Physical characteristics
- • location: Origin: confluence of the Große and Kleine Bode, near Braunlage
- • coordinates: 51°44′38″N 10°36′03″E﻿ / ﻿51.743875°N 10.6009361°E
- • location: Confluence: with the Kalte Bode to form the Bode, near Königshütte
- • coordinates: 51°44′24″N 10°46′11″E﻿ / ﻿51.7398778°N 10.7697694°E
- Length: 23 km (14 mi)

Basin features
- Progression: Bode→ Saale→ Elbe→ North Sea

= Warme Bode =

River in Germany

The Warme Bode is the right-hand headstream of the Bode in the High Harz mountains of central Germany in the states of Lower Saxony and Saxony-Anhalt. It is 23 km long and is formed by the confluence of the Große Bode and Kleine Bode rivers.

==Name==
The names of the Warme and Kalte Bode ('Warm' and 'Cold' Bode) come from their actual temperature difference of about 2 °C.

==Headstreams==

===Große Bode===
The Große Bode ('Great Bode') is the left-hand headstream of the Warme Bode and is about 4.5 km long. Its source is at the foot of the highest mountain in the Harz, the Brocken, in the southern part of the so-called Brockenfeld on the border of Saxony-Anhalt. Immediately nearby are the sources of the Kalte Bode, the Ecker and the Oder. The Große Bode flows mainly southwards, on the western slopes of the Wurmberg towards Braunlage. Its course is characterised by little waterfalls and steps (Fallstufen) including the Oberer Bodefall. In front of Braunlage it joins the Kleine Bode ('Little Bode') to form the Warme Bode.

===Kleine Bode===
The Kleine Bode is the right-hand headstream of the Warme Bode and is about 2.5 km long. It rises at the foot of the Achtermannshöhe.

==Course==
After the confluence of its headstreams, the Warme Bode flows over the waterfall of the Unterer Bodefall towards Braunlage. There it is joined by the Ulrichswasser. It continues in the direction of Sorge. From the state border with Saxony-Anhalt it runs parallel to the B 242 federal road to Tanne.
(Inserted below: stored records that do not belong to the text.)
**src/rtl/vmr_pkg.sv**
```systemverilog
package vmr_pkg;

  // Slot order of the return frame; the order is behaviour.
  localparam int NSLOTS = 9;

  typedef enum logic [1:0] {SK_WIDE, SK_SEL, SK_DROP} slot_kind_e;
  typedef enum logic [1:0] {FLT_NONE = 2'd0, FLT_STACK = 2'd1, FLT_GP = 2'd2} fault_e;
  typedef enum logic [2:0] {ST_IDLE, ST_CHK, ST_FLG, ST_POP, ST_FIN} seq_state_e;

  // Slot 0 EIP, 1 CS, 2 flags (dropped), 3 ESP, 4 SS, 5 ES, 6 DS, 7 FS, 8 GS
  function automatic slot_kind_e slot_kind(input int i);
    case (i)
      0, 3:    return SK_WIDE;
      2:       return SK_DROP;
      default: return SK_SEL;
    endcase
  endfunction

  function automatic int count_kind(input slot_kind_e k);
    int n = 0;
    for (int j = 0; j < NSLOTS; j++) if (slot_kind(j) == k) n++;
    return n;
  endfunction

  // Rank of slot i among earlier slots of the same kind
  function automatic int kind_rank(input int i);
    int n = 0;
    for (int j = 0; j < i; j++) if (slot_kind(j) == slot_kind(i)) n++;
    return n;
  endfunction

  localparam int NWIDE = count_kind(SK_WIDE);
  localparam int NSEL  = count_kind(SK_SEL);

  localparam int W_EIP = 0;
  localparam int W_ESP = 1;
  localparam int S_CS  = 0;
  localparam int S_SS  = 1;
  localparam int S_ES  = 2;
  localparam int S_DS  = 3;
  localparam int S_FS  = 4;
  localparam int S_GS  = 5;

endpackage

```
**src/rtl/vmr_limits.sv**
```systemverilog
module vmr_limits #(
  parameter int AW          = 32,
  parameter int FRAME_BYTES = 36
) (
  input  logic [AW-1:0] esp,
  input  logic [AW-1:0] ss_lim,
  input  logic [AW-1:0] eip,
  input  logic [AW-1:0] cs_lim,
  output logic          stack_ok,
  output logic          eip_ok
);

  // Last byte of the frame, computed one bit wider so a wrap shows as a miss.
  function automatic logic frame_fits(input logic [AW-1:0] base, input logic [AW-1:0] lim);
    logic [AW:0] last;
    last = {1'b0, base} + (AW+1)'(FRAME_BYTES - 1);
    return last <= {1'b0, lim};
  endfunction

  function automatic logic ip_inside(input logic [AW-1:0] ip, input logic [AW-1:0] lim);
    return ip <= lim;
  endfunction

  assign stack_ok = frame_fits(esp, ss_lim);
  assign eip_ok   = ip_inside(eip, cs_lim);

endmodule

```
**src/rtl/vmr_shadow.sv**
```systemverilog
module vmr_shadow
  import vmr_pkg::*;
#(
  parameter int DW    = 32,
  parameter int SEL_W = 16,
  parameter int IDX_W = 4
) (
  input  logic                        clk,
  input  logic                        rst_n,
  input  logic                        wr_en,
  input  logic [IDX_W-1:0]            wr_idx,
  input  logic [DW-1:0]               wr_data,
  output logic [NWIDE-1:0][DW-1:0]    wide_q,
  output logic [NSEL-1:0][SEL_W-1:0]  sel_q
);

  for (genvar g = 0; g < NSLOTS; g++) begin : g_slot
    if (slot_kind(g) == SK_WIDE) begin : g_wide
      logic [DW-1:0] r;
      always_ff @(posedge clk) begin
        if (!rst_n)                                   r <= '0;
        else if (wr_en && wr_idx == IDX_W'(g))        r <= wr_data;
      end
      assign wide_q[kind_rank(g)] = r;
    end else if (slot_kind(g) == SK_SEL) begin : g_sel
      logic [SEL_W-1:0] r;
      always_ff @(posedge clk) begin
        if (!rst_n)                                   r <= '0;
        else if (wr_en && wr_idx == IDX_W'(g))        r <= wr_data[SEL_W-1:0];
      end
      assign sel_q[kind_rank(g)] = r;
    end
  end

endmodule

```
**src/rtl/vmr_seq.sv**
```systemverilog
module vmr_seq
  import vmr_pkg::*;
#(
  parameter int AW         = 32,
  parameter int SLOT_BYTES = 4,
  parameter int EFL_OFS    = 8,
  parameter int VM_BIT     = 17,
  parameter int IDX_W      = 4
) (
  input  logic             clk,
  input  logic             rst_n,
  input  logic             start,
  input  logic [AW-1:0]    esp_i,
  input  logic [1:0]       cpl_i,
  input  logic             stack_ok,
  input  logic             eip_ok,
  input  logic             mem_ack,
  input  logic [AW-1:0]    mem_rdata,
  output logic             mem_req,
  output logic [AW-1:0]    mem_addr,
  output logic             shd_we,
  output logic [IDX_W-1:0] shd_idx,
  output logic [AW-1:0]    flags_q,
  output logic [AW-1:0]    esp0_q,
  output logic [AW-1:0]    wsp_q,
  output logic             in_fin,
  output logic             fire_commit,
  output logic             fire_stack_flt,
  output logic             fire_gp_flt,
  output logic             fire_skip,
  output logic             busy
);

  localparam logic [IDX_W-1:0] LAST_IDX = IDX_W'(NSLOTS - 1);

  seq_state_e state_q;
  logic [IDX_W-1:0] idx_q;

  function automatic logic v86_entry(input logic [AW-1:0] img, input logic [1:0] cpl);
    return img[VM_BIT] && (cpl == 2'd0);
  endfunction

  function automatic logic [AW-1:0] step(input logic [AW-1:0] p);
    return p + AW'(SLOT_BYTES);
  endfunction

  always_comb begin
    mem_req        = 1'b0;
    mem_addr       = wsp_q;
    shd_we         = 1'b0;
    fire_commit    = 1'b0;
    fire_stack_flt = 1'b0;
    fire_gp_flt    = 1'b0;
    fire_skip      = 1'b0;
    case (state_q)
      ST_CHK: fire_stack_flt = !stack_ok;
      ST_FLG: begin
        mem_req   = 1'b1;
        mem_addr  = esp0_q + AW'(EFL_OFS);
        fire_skip = mem_ack && !v86_entry(mem_rdata, cpl_i);
      end
      ST_POP: begin
        mem_req = 1'b1;
        shd_we  = mem_ack;
      end
      ST_FIN: begin
        fire_commit = eip_ok;
        fire_gp_flt = !eip_ok;
      end
      default: ;
    endcase
  end

  assign shd_idx = idx_q;
  assign in_fin  = (state_q == ST_FIN);
  assign busy    = (state_q != ST_IDLE);

  always_ff @(posedge clk) begin
    if (!rst_n) begin
      state_q <= ST_IDLE;
      idx_q   <= '0;
      flags_q <= '0;
      esp0_q  <= '0;
      wsp_q   <= '0;
    end else begin
      unique case (state_q)
        ST_IDLE: if (start) begin
          esp0_q  <= esp_i;
          wsp_q   <= esp_i;
          idx_q   <= '0;
          state_q <= ST_CHK;
        end
        ST_CHK: state_q <= stack_ok ? ST_FLG : ST_IDLE;
        ST_FLG: if (mem_ack) begin
          flags_q <= mem_rdata;
          state_q <= v86_entry(mem_rdata, cpl_i) ? ST_POP : ST_IDLE;
        end
        ST_POP: if (mem_ack) begin
          wsp_q <= step(wsp_q);
          idx_q <= idx_q + 1'b1;
          if (idx_q == LAST_IDX) state_q <= ST_FIN;
        end
        ST_FIN: state_q <= ST_IDLE;
        default: state_q <= ST_IDLE;
      endcase
    end
  end

endmodule

```
**src/rtl/vm86_unwind.sv**
```systemverilog
module vm86_unwind
  import vmr_pkg::*;
#(
  parameter int AW         = 32,
  parameter int SEL_W      = 16,
  parameter int SLOT_BYTES = 4,
  parameter int EFL_OFS    = 8,
  parameter int VM_BIT     = 17,
  parameter int NEW_CPL    = 3
) (
  input  logic                clk,
  input  logic                rst_n,
  input  logic                start,
  input  logic [AW-1:0]       esp_i,
  input  logic [1:0]          cpl_i,
  input  logic [AW-1:0]       ss_limit_i,
  input  logic [AW-1:0]       cs_limit_i,
  output logic                mem_req,
  output logic [AW-1:0]       mem_addr,
  input  logic                mem_ack,
  input  logic [AW-1:0]       mem_rdata,
  output logic                busy,
  output logic                done_commit,
  output logic                done_skip,
  output logic                fault,
  output logic [1:0]          fault_kind,
  output logic [15:0]         fault_err,
  output logic [1:0]          cpl_o,
  output logic [AW-1:0]       eip_o,
  output logic [AW-1:0]       efl_o,
  output logic [AW-1:0]       esp_o,
  output logic [SEL_W-1:0]    cs_o,
  output logic [SEL_W-1:0]    ss_o,
  output logic [SEL_W-1:0]    es_o,
  output logic [SEL_W-1:0]    ds_o,
  output logic [SEL_W-1:0]    fs_o,
  output logic [SEL_W-1:0]    gs_o,
  output logic [SEL_W+3:0]    cs_base,
  output logic [SEL_W+3:0]    ss_base,
  output logic [SEL_W+3:0]    es_base,
  output logic [SEL_W+3:0]    ds_base,
  output logic [SEL_W+3:0]    fs_base,
  output logic [SEL_W+3:0]    gs_base
);

  localparam int FRAME_BYTES = NSLOTS * SLOT_BYTES;
  localparam int IDX_W       = $clog2(NSLOTS);
  localparam int BASE_W      = SEL_W + 4;
  localparam logic [15:0] ERR_NULL = 16'h0000;

  function automatic logic [BASE_W-1:0] seg_base(input logic [SEL_W-1:0] sel);
    return {sel, 4'b0000};
  endfunction

  // Named internal events (also observed by the bound checker)
  logic             stack_ok, eip_ok, in_fin, shd_we;
  logic             fire_commit, fire_stack_flt, fire_gp_flt, fire_skip;
  logic [IDX_W-1:0] shd_idx;
  logic [AW-1:0]    flags_q, esp0_q, wsp_q;
  logic [NWIDE-1:0][AW-1:0]   wide_q;
  logic [NSEL-1:0][SEL_W-1:0] sel_q;

  logic [NSEL-1:0][SEL_W-1:0]  seg_q;
  logic [NSEL-1:0][BASE_W-1:0] base_q;

  vmr_seq #(
    .AW(AW), .SLOT_BYTES(SLOT_BYTES), .EFL_OFS(EFL_OFS), .VM_BIT(VM_BIT), .IDX_W(IDX_W)
  ) seq_i (
    .clk(clk), .rst_n(rst_n), .start(start), .esp_i(esp_i), .cpl_i(cpl_i),
    .stack_ok(stack_ok), .eip_ok(eip_ok), .mem_ack(mem_ack), .mem_rdata(mem_rdata),
    .mem_req(mem_req), .mem_addr(mem_addr), .shd_we(shd_we), .shd_idx(shd_idx),
    .flags_q(flags_q), .esp0_q(esp0_q), .wsp_q(wsp_q), .in_fin(in_fin),
    .fire_commit(fire_commit), .fire_stack_flt(fire_stack_flt),
    .fire_gp_flt(fire_gp_flt), .fire_skip(fire_skip), .busy(busy)
  );

  vmr_shadow #(.DW(AW), .SEL_W(SEL_W), .IDX_W(IDX_W)) shadow_i (
    .clk(clk), .rst_n(rst_n), .wr_en(shd_we), .wr_idx(shd_idx), .wr_data(mem_rdata),
    .wide_q(wide_q), .sel_q(sel_q)
  );

  vmr_limits #(.AW(AW), .FRAME_BYTES(FRAME_BYTES)) limits_i (
    .esp(esp0_q), .ss_lim(ss_limit_i), .eip(wide_q[W_EIP]), .cs_lim(cs_limit_i),
    .stack_ok(stack_ok), .eip_ok(eip_ok)
  );

  // Architectural bank: loaded in a single cycle, only on a clean finish.
  always_ff @(posedge clk) begin
    if (!rst_n) begin
      cpl_o  <= 2'd0;
      eip_o  <= '0;
      efl_o  <= '0;
      esp_o  <= '0;
      seg_q  <= '0;
      base_q <= '0;
    end else if (fire_commit) begin
      cpl_o <= 2'(NEW_CPL);
      eip_o <= wide_q[W_EIP];
      esp_o <= wide_q[W_ESP];
      efl_o <= flags_q;
      for (int s = 0; s < NSEL; s++) begin
        seg_q[s]  <= sel_q[s];
        base_q[s] <= seg_base(sel_q[s]);
      end
    end
  end

  // Outcome pulses
  always_ff @(posedge clk) begin
    if (!rst_n) begin
      done_commit <= 1'b0;
      done_skip   <= 1'b0;
      fault       <= 1'b0;
      fault_kind  <= FLT_NONE;
      fault_err   <= ERR_NULL;
    end else begin
      done_commit <= fire_commit;
      done_skip   <= fire_skip;
      fault       <= fire_stack_flt | fire_gp_flt;
      if (fire_stack_flt)                fault_kind <= FLT_STACK;
      else if (fire_gp_flt)              fault_kind <= FLT_GP;
      else if (fire_commit || fire_skip) fault_kind <= FLT_NONE;
      if (fire_stack_flt || fire_gp_flt) fault_err <= ERR_NULL;
    end
  end

  assign cs_o = seg_q[S_CS];
  assign ss_o = seg_q[S_SS];
  assign es_o = seg_q[S_ES];
  assign ds_o = seg_q[S_DS];
  assign fs_o = seg_q[S_FS];
  assign gs_o = seg_q[S_GS];
  assign cs_base = base_q[S_CS];
  assign ss_base = base_q[S_SS];
  assign es_base = base_q[S_ES];
  assign ds_base = base_q[S_DS];
  assign fs_base = base_q[S_FS];
  assign gs_base = base_q[S_GS];

endmodule

```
Next the Warme Bode runs through a valley and is united with the Kalte Bode near Königshütte, below the ruins of Königsburg to form the Bode.

==Tributaries==

| Left tributaries | Right tributaries |
| Große Bode (Braunlage); Bremke; Amkenbach; Schieferbach; Spielbach; | Kleine Bode (Braunlage); Ulrichswasser (Braunlage); Großer Goldbach; Kleiner Goldbach; Brunnenbach; Ochsenbach (Sorge); Großer Allerbach (Tanne); |
In brackets the location where the tributary joins the Warme Bode.